In 1878, Atchison, Topeka and Santa Fe Railway and parties from Marion County and McPherson County chartered the Marion and McPherson Railway Company. In 1879, a branch line was built from Florence to McPherson; in 1880 it was extended to Lyons and in 1881 was extended to Ellinwood. The line was leased and operated by the Atchison, Topeka and Santa Fe Railway. The line from Florence to Marion, was abandoned in 1968. In 1992, the line from Marion to McPherson was sold to Central Kansas Railway. In 1993, after heavy flood damage, the line from Marion to McPherson was abandoned. The original branch line connected Florence, Marion, Canada, Hillsboro, Lehigh, Canton, Galva, McPherson, Conway, Windom, Little River, Mitchell, Lyons, Chase, and Ellinwood.
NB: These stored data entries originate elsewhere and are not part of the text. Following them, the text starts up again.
[src/rtl/sdram_useq_pins.sv]
module sdram_useq_pins
    import sdram_useq_pkg::*;
(
    input  logic       clk,
    input  logic       rst,
    input  logic       issue,
    input  logic [2:0] rcw,
    output pins_t      pins
);
    always_ff @(posedge clk) begin
        if (rst) begin
            pins <= PINS_NOP;
        end else if (issue) begin
            pins <= to_pins(rcw);
        end else begin
            pins <= PINS_NOP;
        end
    end

endmodule

[src/rtl/sdram_useq.sv]
module sdram_useq
    import sdram_useq_pkg::*;
#(
    parameter int ADDR_W = 7,
    parameter int CNT_W  = 8
) (
    input  logic              clk,
    input  logic              rst,
    input  logic              code_wr_en,
    input  logic [ADDR_W-1:0] code_wr_addr,
    input  logic [13:0]       code_wr_data,
    input  logic              start_req,
    input  logic [ADDR_W-1:0] start_addr,
    input  logic [CNT_W-1:0]  start_loops,
    input  logic              xfer_busy,
    output logic              ras_n,
    output logic              cas_n,
    output logic              we_n,
    output logic              auto_pre,
    output logic              seq_active,
    output logic              seq_wait
);
    logic [ADDR_W-1:0] pc;
    logic              running;
    logic              waiting;
    uword_t            cur_word;
    pins_t             pins;

    sdram_useq_store #(.ADDR_W(ADDR_W)) store_i (
        .clk     (clk),
        .wr_en   (code_wr_en),
        .wr_lock (running),
        .wr_addr (code_wr_addr),
        .wr_data (uword_t'(code_wr_data)),
        .rd_addr (pc),
        .rd_word (cur_word)
    );

    sdram_useq_ctrl #(.ADDR_W(ADDR_W), .CNT_W(CNT_W)) ctrl_i (
        .clk         (clk),
        .rst         (rst),
        .start_req   (start_req),
        .start_addr  (start_addr),
        .start_loops (start_loops),
        .xfer_busy   (xfer_busy),
        .word        (cur_word),
        .pc          (pc),
        .running     (running),
        .waiting     (waiting)
    );

    sdram_useq_pins pins_i (
        .clk   (clk),
        .rst   (rst),
        .issue (running),
        .rcw   (cur_word.rcw),
        .pins  (pins)
    );

    assign ras_n      = pins.ras_n;
    assign cas_n      = pins.cas_n;
    assign we_n       = pins.we_n;
    assign auto_pre   = 1'b0;
    assign seq_active = running;
    assign seq_wait   = waiting;

    // idle cycle leaves NOP on the pins
    a_r4_idle_nop: assert property (@(posedge clk) disable iff (rst)
        !running |=> ({ras_n, cas_n, we_n} == 3'b111));

    // executed word reaches the pins inverted, one cycle later
    a_r2_cmd_issue: assert property (@(posedge clk) disable iff (rst)
        running |=> ({ras_n, cas_n, we_n} == ~$past(cur_word.rcw)));

endmodule

[config.mk]
export PLATFORM = sky130hd
export DESIGN_NAME = sdram_useq
export DESIGN_NICKNAME = d
export VERILOG_FILES = /design/src/rtl/sdram_useq_pkg.sv /design/src/rtl/sdram_useq_store.sv /design/src/rtl/sdram_useq_ctrl.sv /design/src/rtl/sdram_useq_pins.sv /design/src/rtl/sdram_useq.sv
export SDC_FILE = /design/constraint.sdc
export NUM_CORES = 1
export LEC_CHECK = 0
export BUFFER_PORTS_ARGS = -buffer_cell sky130_fd_sc_hd__buf_2
export CAP_MARGIN = 5
export CORE_ASPECT_RATIO = 2
export CORE_MARGIN = 3
export CORE_UTILIZATION = 55
export CTS_CLUSTER_DIAMETER = 120
export DETAILED_ROUTE_END_ITERATION = 6
export PLACE_DENSITY = 0.73
export SLEW_MARGIN = 5
export SYNTH_ARGS = -nofsm -noshare
export SYNTH_HDL_FRONTEND = slang
export SYNTH_SLANG_ARGS = --single-unit
[constraint.sdc]
create_clock -name clk -period 3.5 [get_ports clk]
set_input_delay 0.175 -clock clk [delete_from_list [all_inputs] [get_ports clk]]
set_output_delay 0.175 -clock clk [all_outputs]
set_load 0.05 [all_outputs]
$ cat src/rtl/irq_hub_power.sv
module irq_hub_power
    import irq_hub_pkg::*;
(
    input  logic   clk,
    input  logic   rst_n,
    input  logic   pwr_we,
    input  logic   stop_sel,
    input  logic   wake,
    output pmode_e mode_q
);
    typedef struct packed {
        pmode_e mode;
    } pwr_t;

    pwr_t pwr_d, pwr_q;

    always_comb begin
        pwr_d = pwr_q;
        if (pwr_q.mode == PM_HALT && wake) pwr_d.mode = PM_RUN;
        if (pwr_we) pwr_d.mode = stop_sel ? PM_STOP : PM_HALT;
    end

    always_ff @(posedge clk or negedge rst_n) begin
        if (!rst_n) pwr_q <= '{mode: PM_RUN};
        else        pwr_q <= pwr_d;
    end

    assign mode_q = pwr_q.mode;
endmodule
A post office was opened in Conway in 1880, and remained in operation until it was discontinued in 1983.

===20th century===
The National Old Trails Road, also known as the Ocean-to-Ocean Highway, was established in 1912, and was routed through Windom, Conway, and McPherson.

==Economy==
Conway is home to a large underground refined petroleum storage facility. The storage facility consists of large caverns carved into the underlying salt beds. The storage facility has a holding capacity of over 4 million barrels of propane and other refined petroleum products. The Conway storage facility holds approximately 30% of the propane stored in the United States.

==Education==
The community is served by McPherson USD 418 public school district.